Just as with any piece of software, drivers become outdated over time. Their makers release newer versions that fix bugs or add new features.
There are multiple reasons for outdated drivers on your PC. Among them:
Windows itself doesn’t provide updates to all drivers. Hardware makers have to go through a rigorous acceptance process before Microsoft includes the driver in Windows Update. As a result, it could take months for a driver to arrive on your device -- and by the time it does, the manufacturer has released newer versions.
Your PC or component came with old drivers, with no updater is in place. For example, my Surface Book that includes a graphics chip dating from 2017 runs on drivers from mid-2017. The version number is 188.8.131.5242, when in fact the latest drivers (as of February 2019) have the version number 184.108.40.20666.
Because drivers run crucial parts of a computer, any failure makes the system unstable. As a result, drivers often are the culprit for when lots of things go wrong.
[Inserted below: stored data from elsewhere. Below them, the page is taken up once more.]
Context: an optimization exercise on an open-source flow, tuned for small area and a short achievable clock period. The choices shown serve that exercise and are no tape-out recipe. No functional check of the RTL was part of this run.

[design/flow/run.sh]
#!/bin/bash
# synth_recipe.tcl (not shown) runs the flow's synth.tcl, then flattens the netlist and writes it again
# the make line also repeats each setting of config.mk as NAME=value (left out here)
make -C /OpenROAD-flow-scripts/flow DESIGN_CONFIG=/design/flow/config.mk WORK_HOME=/design/flow/orfs CLKGATE_MAP_FILE= SYNTH_SCRIPT=/design/flow/synth_recipe.tcl finish
[design/flow/config.mk]
export PLATFORM = sky130hd
export DESIGN_NAME = ign_engine
export DESIGN_NICKNAME = ign_engine
export VERILOG_FILES = /design/flow/design.v
export SDC_FILE = /design/flow/constraint.sdc
export NUM_CORES = 4
export LEC_CHECK = 0
export CAP_MARGIN = 20
export CORE_MARGIN = 2
export CORE_UTILIZATION = 30
export PLACE_DENSITY = 0.4
export SLEW_MARGIN = 20
[design/flow/constraint.sdc]
create_clock -name core_clock -period 420.0 [get_ports {clk}]
set_input_delay 84.0000 -clock core_clock [delete_from_list [all_inputs] [get_ports {clk}]]
set_output_delay 84.0000 -clock core_clock [all_outputs]
set_load 0.01 [all_outputs]
[design/flow/design.v]
module ign_engine (
    input  wire        clk,
    input  wire        rst,           
    input  wire        edge_in,       
    input  wire        cmd_valid,     
    input  wire [2:0]  cmd_op,
    input  wire [31:0] cmd_data,
    output reg  [1:0]  spark,         
    output reg  [1:0]  sync_state,    
    output reg  [1:0]  phase,         
    output reg         busy,
    output reg         ign_en,
    output reg  [1:0]  tidx,
    output reg  [1:0]  ref_idx,
    output reg  [15:0] rps,
    output reg  [15:0] rpm
);
    localparam N_SLOTS        = 11;
    localparam SENSE_CYCLES   = 2;
    localparam STALL_OVF      = 2;
    localparam SENSIBLE_MAX   = 100000;
    localparam MAX_WAIT       = 65535;
    localparam [1:0] S_UNSYNC = 2'd0, S_SYNCING = 2'd1, S_SYNCED = 2'd2;
    localparam [1:0] P_IDLE = 2'd0, P_DELAY = 2'd1, P_DWELL = 2'd2;
    localparam [2:0] OP_METER_START = 3'd0;
    localparam [2:0] OP_METER_STOP  = 3'd1;
    localparam [2:0] OP_SET_RECORD  = 3'd2;
    localparam [2:0] OP_SET_SHIFT   = 3'd3;
    localparam [2:0] OP_IGN_INIT    = 3'd4;
    localparam [2:0] DWELL_PSEL = 3'd1;
    localparam [7:0] DWELL_TOP  = 8'd199;
    function [3:0] psc_shift;
        input [2:0] p;
        case (p)
            3'd0:    psc_shift = 4'd0;
            3'd1:    psc_shift = 4'd3;
            3'd2:    psc_shift = 4'd6;
            3'd3:    psc_shift = 4'd8;
            default: psc_shift = 4'd10;
        endcase
    endfunction
    function [9:0] psc_last;
        input [2:0] p;
        psc_last = (10'd1 << psc_shift(p)) - 10'd1;
    endfunction
    reg        meter;         
    reg        run0;
    reg [2:0]  psel0;
    reg [15:0] cnt0;
    reg [31:0] ext0;
    reg [9:0]  psc0;
    reg        primed;
    reg        run1;
    reg [2:0]  psel1;
    reg [7:0]  cnt1;
    reg [7:0]  top1;
    reg [9:0]  psc1;
    reg        ch;
    reg [15:0] waitk;
    reg [15:0] cyc;
    reg [7:0]  scnt;
    reg [31:0] win0, win1, win2, win3;
    reg [15:0] tbl_speed  [0:N_SLOTS-1];
    reg [7:0]  tbl_timing [0:N_SLOTS-1];
    reg [7:0]  shift_r;
    reg        n_meter, n_run0, n_primed;
    reg [2:0]  n_psel0;
    reg [15:0] n_cnt0;
    reg [31:0] n_ext0;
    reg [9:0]  n_psc0;
    reg        n_run1, n_ch, n_busy, n_ign_en;
    reg [2:0]  n_psel1;
    reg [7:0]  n_cnt1, n_top1;
    reg [9:0]  n_psc1;
    reg [15:0] n_waitk, n_cyc;
    reg [1:0]  n_phase, n_sstate, n_tidx, n_ref;
    reg [7:0]  n_scnt;
    reg [31:0] n_win0, n_win1, n_win2, n_win3;
    reg [15:0] n_rps, n_rpm;
    reg [1:0]  n_spark;
    reg [47:0] dur_full;
    reg [31:0] dur;
    reg [1:0]  pos;
    reg        was_synced;
    reg [1:0]  r;
    reg [31:0] rmin;
    reg [33:0] rev_sum;
    reg [23:0] freq0;
    reg [29:0] freq0_x60;
    reg [33:0] q_rps, q_rpm;
    reg        fire;
    reg        fire_ch;
    reg [3:0]  li;
    reg        found;
    reg [7:0]  timing;
    reg signed [9:0] diff;
    reg [7:0]  value;
    reg [51:0] dprod;
    reg [51:0] dcyc;
    reg        arm_ok;
    reg [2:0]  arm_p;
    reg [7:0]  arm_top;
    reg [15:0] arm_k;
    reg [51:0] t_div;
    reg [41:0] t_chain;
    reg [33:0] k_chain;
    reg [41:0] c_chain;
    integer    p, j;
    task stall_action;
        begin
            n_sstate = S_UNSYNC; n_tidx = 2'd0; n_scnt = 8'd0; n_ref = 2'd0;
            n_win0 = 32'd0; n_win1 = 32'd0; n_win2 = 32'd0; n_win3 = 32'd0;
            n_rps = 16'd0; n_rpm = 16'd0;
            n_spark = 2'b00;
            if (n_ign_en) begin
                n_phase = P_IDLE; n_busy = 1'b0;
                n_run1 = 1'b0; n_cnt1 = 8'd0; n_psc1 = 10'd0;
                n_cyc = 16'd0; n_waitk = 16'd0;
            end
        end
    endtask
    task start_dwell;
        begin
            n_spark[n_ch] = 1'b1;
            n_phase = P_DWELL;
            n_psel1 = DWELL_PSEL; n_top1 = DWELL_TOP;
            n_cnt1 = 8'd0; n_psc1 = 10'd0;
            n_cyc = 16'd0; n_waitk = 16'd1;
            n_run1 = 1'b1;
        end
    endtask
    always @* begin
        n_meter = meter; n_run0 = run0; n_primed = primed; n_psel0 = psel0;
        n_cnt0 = cnt0; n_ext0 = ext0; n_psc0 = psc0;
        n_run1 = run1; n_ch = ch; n_busy = busy; n_ign_en = ign_en;
        n_psel1 = psel1; n_cnt1 = cnt1; n_top1 = top1; n_psc1 = psc1;
        n_waitk = waitk; n_cyc = cyc;
        n_phase = phase; n_sstate = sync_state; n_tidx = tidx; n_ref = ref_idx;
        n_scnt = scnt;
        n_win0 = win0; n_win1 = win1; n_win2 = win2; n_win3 = win3;
        n_rps = rps; n_rpm = rpm; n_spark = spark;
        dur_full = 48'd0; dur = 32'd0; pos = 2'd0; was_synced = 1'b0;
        r = 2'd0; rmin = 32'd0; rev_sum = 34'd0;
        freq0 = 24'd0; freq0_x60 = 30'd0; q_rps = 34'd0; q_rpm = 34'd0;
        fire = 1'b0; fire_ch = 1'b0; li = 4'd0; found = 1'b0; timing = 8'd0;
        diff = 10'sd0; value = 8'd0; dprod = 52'd0; dcyc = 52'd0;
        arm_ok = 1'b0; arm_p = 3'd0; arm_top = 8'd0; arm_k = 16'd0;
        t_div = 52'd0; t_chain = 42'd0; k_chain = 34'd0; c_chain = 42'd0;
        if (n_meter && n_run0) begin
            if (n_psc0 != psc_last(n_psel0)) begin
                n_psc0 = n_psc0 + 10'd1;
            end else begin
                n_psc0 = 10'd0;
                if (n_cnt0 == 16'hFFFF) begin
                    n_cnt0 = 16'd0;
                    n_ext0 = n_ext0 + 32'd1;
                    if (n_ext0 >= STALL_OVF) begin
                        n_primed = 1'b0;
                        stall_action;
                    end
                end else begin
                    n_cnt0 = n_cnt0 + 16'd1;
                end
            end
        end
        if (n_ign_en && n_run1) begin
            if (n_psc1 != psc_last(n_psel1)) begin
                n_psc1 = n_psc1 + 10'd1;
            end else begin
                n_psc1 = 10'd0;
                if (n_cnt1 == n_top1) begin
                    n_cnt1 = 8'd0;
                    n_cyc = n_cyc + 16'd1;
                    if (n_cyc >= n_waitk) begin
                        if (n_phase == P_DELAY) begin
                            start_dwell;
                        end else if (n_phase == P_DWELL) begin
                            n_spark[n_ch] = 1'b0;
                            n_run1 = 1'b0; n_cnt1 = 8'd0; n_psc1 = 10'd0;
                            n_cyc = 16'd0; n_waitk = 16'd0;
                            n_phase = P_IDLE;
                            n_busy = 1'b0;
                        end
                    end
                end else begin
                    n_cnt1 = n_cnt1 + 8'd1;
                end
            end
        end
        if (edge_in && n_meter && n_run0) begin
            dur_full = {32'd0, n_cnt0} + ({16'd0, n_ext0} << 16);
            dur = (dur_full > 48'h0000_FFFF_FFFF) ? 32'hFFFF_FFFF : dur_full[31:0];
            n_cnt0 = 16'd0; n_ext0 = 32'd0; n_psc0 = 10'd0;
            if (!n_primed) begin
                n_primed = 1'b1;
            end else if (dur > SENSIBLE_MAX) begin
                stall_action;
            end else begin
                pos = n_tidx;
                was_synced = (n_sstate == S_SYNCED);
                case (pos)
                    2'd0: n_win0 = dur;
                    2'd1: n_win1 = dur;
                    2'd2: n_win2 = dur;
                    default: n_win3 = dur;
                endcase
                n_tidx = pos + 2'd1;
                if (n_sstate == S_UNSYNC)
                    n_sstate = S_SYNCING;
                rev_sum = {2'b00, n_win0} + {2'b00, n_win1} + {2'b00, n_win2} + {2'b00, n_win3};
                freq0 = 24'd16000000 >> psc_shift(n_psel0);
                freq0_x60 = freq0 * 30'd60;
                if (n_sstate == S_SYNCING && n_tidx == 2'd0) begin
                    n_scnt = n_scnt + 8'd1;
                    if (n_scnt == SENSE_CYCLES) begin
                        r = 2'd0; rmin = n_win0;
                        if (n_win1 < rmin) begin r = 2'd1; rmin = n_win1; end
                        if (n_win2 < rmin) begin r = 2'd2; rmin = n_win2; end
                        if (n_win3 < rmin) begin r = 2'd3; rmin = n_win3; end
                        n_ref = r;
                        n_sstate = S_SYNCED;
                    end
                end
                if (n_sstate == S_SYNCED) begin
                    if (rev_sum == 34'd0) begin
                        n_rps = 16'hFFFF; n_rpm = 16'hFFFF;
                    end else begin
                        q_rps = {10'd0, freq0} / rev_sum;
                        q_rpm = {4'd0, freq0_x60} / rev_sum;
                        n_rps = (q_rps > 34'h0FFFF) ? 16'hFFFF : q_rps[15:0];
                        n_rpm = (q_rpm > 34'h0FFFF) ? 16'hFFFF : q_rpm[15:0];
                    end
                end
                if (was_synced && n_ign_en) begin
                    if (pos == n_ref) begin
                        fire = 1'b1; fire_ch = 1'b0;
                    end else if (pos == n_ref + 2'd2) begin
                        fire = 1'b1; fire_ch = 1'b1;
                    end
                end
                if (fire && !n_busy) begin
                    n_busy = 1'b1;
                    n_ch = fire_ch;
                    li = N_SLOTS; found = 1'b0;
                    for (j = 0; j < N_SLOTS; j = j + 1) begin
                        if (!found && tbl_speed[j] > n_rps) begin
                            li = j; found = 1'b1;
                        end
                    end
                    if (li == 4'd0)            timing = tbl_timing[0];
                    else if (li == N_SLOTS)    timing = tbl_timing[N_SLOTS-1];
                    else                       timing = tbl_timing[li - 4'd1];
                    diff = $signed({2'b00, shift_r}) - $signed({2'b00, timing});
                    if (diff < 0)              value = 8'd0;
                    else if (diff > 180)       value = 8'd180;
                    else                       value = diff[7:0];
                    if (value == 8'd0) begin
                        start_dwell;
                    end else begin
                        dprod = (value * rev_sum) << psc_shift(n_psel0);
                        dcyc  = dprod / 52'd360;
                        arm_ok = 1'b0;
                        if (dcyc >= 52'd2) begin
                            for (p = 4; p >= 0; p = p - 1) begin
                                t_div = dcyc >> psc_shift(p);
                                if (t_div >= 52'd1 && t_div <= 52'd256) begin
                                    arm_ok = 1'b1; arm_p = p; arm_top = t_div - 52'd1; arm_k = 16'd1;
                                end
                            end
                            if (!arm_ok) begin
                                t_chain = dcyc >> 10;
                                k_chain = (t_chain + 42'd255) >> 8;
                                if (t_chain != 42'd0 && k_chain <= MAX_WAIT) begin
                                    c_chain = t_chain / k_chain;
                                    arm_ok = 1'b1; arm_p = 3'd4;
                                    arm_top = c_chain - 42'd1; arm_k = k_chain[15:0];
                                end
                            end
                        end
                        if (arm_ok) begin
                            n_psel1 = arm_p; n_top1 = arm_top;
                            n_cnt1 = 8'd0; n_psc1 = 10'd0;
                            n_cyc = 16'd0; n_waitk = arm_k;
                            n_run1 = 1'b1;
                            n_phase = P_DELAY;
                        end else begin
                            n_busy = 1'b0;
                        end
                    end
                end
            end
        end
        if (cmd_valid) begin
            case (cmd_op)
                OP_METER_START: if (cmd_data[2:0] <= 3'd4) begin
                    n_meter = 1'b1; n_run0 = 1'b1; n_psel0 = cmd_data[2:0];
                    n_cnt0 = 16'd0; n_ext0 = 32'd0; n_psc0 = 10'd0; n_primed = 1'b0;
                    stall_action;
                end
                OP_METER_STOP: if (n_meter) begin
                    n_run0 = 1'b0;
                    stall_action;
                end
                OP_IGN_INIT: begin
                    if (cmd_data[0] && !n_ign_en) begin
                        n_run1 = 1'b0; n_cnt1 = 8'd0; n_psc1 = 10'd0;
                        n_psel1 = 3'd0; n_top1 = 8'd0;
                        n_phase = P_IDLE; n_busy = 1'b0; n_ch = 1'b0;
                        n_cyc = 16'd0; n_waitk = 16'd0;
                        n_ign_en = 1'b1;
                    end else if (!cmd_data[0] && n_ign_en) begin
                        n_spark = 2'b00;
                        n_phase = P_IDLE; n_busy = 1'b0;
                        n_cyc = 16'd0; n_waitk = 16'd0;
                        n_run1 = 1'b0; n_cnt1 = 8'd0; n_psc1 = 10'd0;
                        n_psel1 = 3'd0; n_top1 = 8'd0;
                        n_ign_en = 1'b0;
                    end
                end
                default: ;
            endcase
        end
    end
    always @(posedge clk) begin
        if (rst) begin
            meter <= 1'b0; run0 <= 1'b0; primed <= 1'b0; psel0 <= 3'd0;
            cnt0 <= 16'd0; ext0 <= 32'd0; psc0 <= 10'd0;
            run1 <= 1'b0; ch <= 1'b0; busy <= 1'b0; ign_en <= 1'b0;
            psel1 <= 3'd0; cnt1 <= 8'd0; top1 <= 8'd0; psc1 <= 10'd0;
            waitk <= 16'd0; cyc <= 16'd0;
            phase <= P_IDLE; sync_state <= S_UNSYNC; tidx <= 2'd0; ref_idx <= 2'd0;
            scnt <= 8'd0;
            win0 <= 32'd0; win1 <= 32'd0; win2 <= 32'd0; win3 <= 32'd0;
            rps <= 16'd0; rpm <= 16'd0; spark <= 2'b00;
        end else begin
            meter <= n_meter; run0 <= n_run0; primed <= n_primed; psel0 <= n_psel0;
            cnt0 <= n_cnt0; ext0 <= n_ext0; psc0 <= n_psc0;
            run1 <= n_run1; ch <= n_ch; busy <= n_busy; ign_en <= n_ign_en;
            psel1 <= n_psel1; cnt1 <= n_cnt1; top1 <= n_top1; psc1 <= n_psc1;
            waitk <= n_waitk; cyc <= n_cyc;
            phase <= n_phase; sync_state <= n_sstate; tidx <= n_tidx; ref_idx <= n_ref;
            scnt <= n_scnt;
            win0 <= n_win0; win1 <= n_win1; win2 <= n_win2; win3 <= n_win3;
            rps <= n_rps; rpm <= n_rpm; spark <= n_spark;
        end
    end
    always @(posedge clk) begin
        if (cmd_valid && cmd_op == OP_SET_RECORD &&
            cmd_data[27:24] < N_SLOTS && cmd_data[23:16] <= 8'd180) begin
            tbl_speed[cmd_data[27:24]]  <= cmd_data[15:0];
            tbl_timing[cmd_data[27:24]] <= cmd_data[23:16];
        end
        if (cmd_valid && cmd_op == OP_SET_SHIFT && cmd_data[7:0] <= 8'd180)
            shift_r <= cmd_data[7:0];
    end
endmodule
==> impl_metrics.py <==
metrics = {
    "route": {
        "drt_iter0_drc": 10600,
        "wl_per_cell_um": 21.1,
        "wl_um": 654000,
        "ant_nets": 0,
        "drc": 0,
        "post_drt_via_cell_ratio": 5.38,
        "first_pass_iters": 6,
        "vias": 167000,
    },
    "yosys": {
        "ys_top_cells_by_count": "nor2_1 (2800), ha_1 (2487), a21oi_1 (2405)",
        "synth_edf_count": 272,
        "synth_area_leaders": "ha_1 (18%), a21oi_1 (7.1%), nor2_1 (6.2%), xnor2_1 (5.9%), edfxtp_1 (4.9%)",
        "ys_types": 202,
        "syn_inst": 23200,
        "yosysSeqAreaShare_pct": 8.50,
        "ys_ff_latch": 579,
        "yosysWarnings": 1,
        "avgSynthCellArea_um2": 7.27,
        "synth_area_mm2": 0.168,
        "synth_top_cell_by_area": "ha_1",
        "synth_top_area_share_pct": 18.5,
        "ys.flop_type": "dfxtp_1",
        "synth.most_common_cell": "nor2_1",
        "synthArstFlopShare_pct": 0,
    },
    "setup_path": {
        "crit_end": "top1[2]$_SDFF_PP0_",
        "cp_max_fo": 54,
        "path_buf_inv": 41,
        "cpMostUsedCell": "o21a_1",
        "critPathRequiredTime_ps": 420550,
        "crit_family": "compound AO/OA/AOI/OAI gates",
        "arrival_ps": 382870,
        "critPathLaunch": "psel0[2]$_SDFFE_PP0P_",
        "cpPeakStageDelay_ps": 630,
        "startpoint_type": "register",
        "slowest_stage": "fa_1",
        "critical_path_depth": 727,
        "crit_type": "reg2reg",
        "end_kind": "register",
    },
    "finish": {
        "final_util_pct": 33.5,
        "stdcell_area_mm2": 0.188,
        "instances_no_fill": 31000,
        "seqCellArea_mm2": 0.0143,
        "n_fill_cell": 60400,
        "layout-drive-gt1-share_pct": 11.3,
        "area_growth_pct": 11.5,
        "multi_input_area_mm2": 0.148,
        "nNetsFinal": 26200,
    },
    "min_path": {
        "holdPathEnd": "waitk[15]$_SDFF_PP0_",
        "min-delay-start": "waitk[15]$_SDFF_PP0_",
        "hp-class": "reg2reg",
        "whs_path_depth": 2,
    },
    "timing": {
        "max_freq_mhz": 2.62,
        "max-slew-margin-rel_pct": 25.4,
        "min_period_ps": 382320,
        "slew_violations": 0,
        "final_hold_viol_count": 0,
        "final.period_utilization_pct": 91.0,
        "setup_violations": 0,
        "clock_skew_ps": 67.4,
        "worst_hold_slack_ps": 489,
    },
    "global_routing": {
        "antenna_found_initial": 48,
        "grt_pass1_wl_um": 983000,
        "grt_remaining_overflow": 0,
        "grt_pass1_vias": 158000,
        "grtUsageTotal_pct": 21.9,
        "grt_max_degree": 169,
    },
    "place": {
        "dp_cells": 30700,
        "gp_congestion": 0.890,
        "port_buffers": 78,
        "place_area_mm2": 0.181,
        "dp.final_hpwl_um": 514000,
    },
    "die": {
        "start_util_pct": 30.1,
        "row_count": 275,
        "die_x_um": 753,
        "dieArea_mm2": 0.567,
        "pin_count": 83,
        "die_h_um": 753,
        "core_area_mm2": 0.560,
    },
    "clock_network": {
        "ctsHtreeMaxLevel": 3,
        "clockRootBuffer": "clkbuf_16",
        "cts_tree": "done",
        "clk_pin_slew_worst_paths_ps": 60,
        "cts_made_buffers": 66,
        "insertion_delay_ps": 710,
        "clock_sinks": 579,
        "cts_buffer_depth": 3,
    },
    "power_and_ir_drop": {
        "swShare_pct": 55.0,
        "clock_power_uw": 62.0,
        "clkPwrFrac_pct": 0,
        "p_leak_nw": 76.7,
        "pg_comb_w": 2.39,
        "power_density_mw_per_mm2": 12800,
        "p_comb_share_pct": 100.0,
        "top_power_group": "combinational cells",
        "seq-power_uw": 59.1,
        "p_int_w": 1.08,
        "p_sw_w": 1.32,
        "p_seq_share_pct": 0,
        "power_w": 2.39,
        "ir_drop_mv": 7.08,
    },
    "run": {
        "maxCapViolations": 0,
    },
    "run_status": {
        "status": "complete, no violations",
    },
}
flip-flops by register name (all words and copies together), names as in the netlist, 10 cells and up:
name and flops:
win0 32, ext0 32, cnt0 16, cyc 16, psc0 10, tbl_speed 176, waitk 16, rps 16
win1 32, win2 32, rpm 16, tbl_timing 88, psc1 10, win3 32
cell type report:
type	instances	share of cell area, %
Antenna cell	5	0.00667
Clock buffer	83	0.951
Clock inverter	35	0.234
Inverter	1452	2.96
Multi-Input combinational cell	20300	78.8
Sequential cell	579	7.63
Tap cell	7479	4.99
Timing Repair Buffer	1018	4.45
Timing Repair inverter	3	0.0100
what timing repair did:
item | 4_1_cts | 5_1_grt
gates resized for setup | 1 | 672
buffers inserted | 0 | 179
hold buffers | 0 | 0
pin swaps | 0 | 91
endpoints found under the setup margin | 3 | 8
gates cloned | 0 | 15
routing by layer:
layer	wire length [um]	track usage [%]	share of wire (%)	up-vias
li1	-	-	-	84200
met1	315000	30.7	48	79400
met2	305000	37.7	47	2758
met3	22800	1.30	3.5	416
met4	10600	2.86	1.6	8
met5	43	0	0.0066	-
layout by cell type (no fill, tap or decap), types with 286 or more instances in the layout:
cell type and count:
nor2b_1 303, a21o_1 546, a21oi_1 2271, xnor2_1 1099, nand4_1 286, nand2_1 1695
mux2_2 439, nor3_1 758, ha_1 2471, o31ai_1 305, o21ai_0 1152, nand3_1 369
buf_4 880, o21a_1 699, dfxtp_1 304, nor2_1 2747, nand2b_1 446, xor2_1 629
inv_1 1388
stage by stage:
stage                     setup WS, ps  setup TNS (ps)
after floorplan                  44480               0
after global placement            2480               0
after detailed placement          2070               0
after CTS                          147               0
after global routing              -960           -5100
final                            37680               0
Check for new drivers if:
You experience problems you can’t explain otherwise. Among them might be stuttering audio or no sound, Wi-Fi and connection issues, games not running or running extremely slowly, and random system crashes.
Devices won’t work at all. For example, when your USB ports don’t work, you need to update your USB drivers.
When you see an exclamation mark in your Device Manager. This means that Windows knows something is wrong. To look in Windows 7 and 10: Hold the WIN-KEY + R, type in devmgmt.msc, hit Enter to open Device Manager, and look for entries with an exclamation mark like this one:
This shows that there’s something wrong with the device. You should probably update it or install the proper drivers.
To boost PC performance. Some drivers, especially chipset and graphics drivers, may make your computer run faster. However, you should probably look for ways to improve your PC’s performance through other means or by using a product like Avast Cleanup.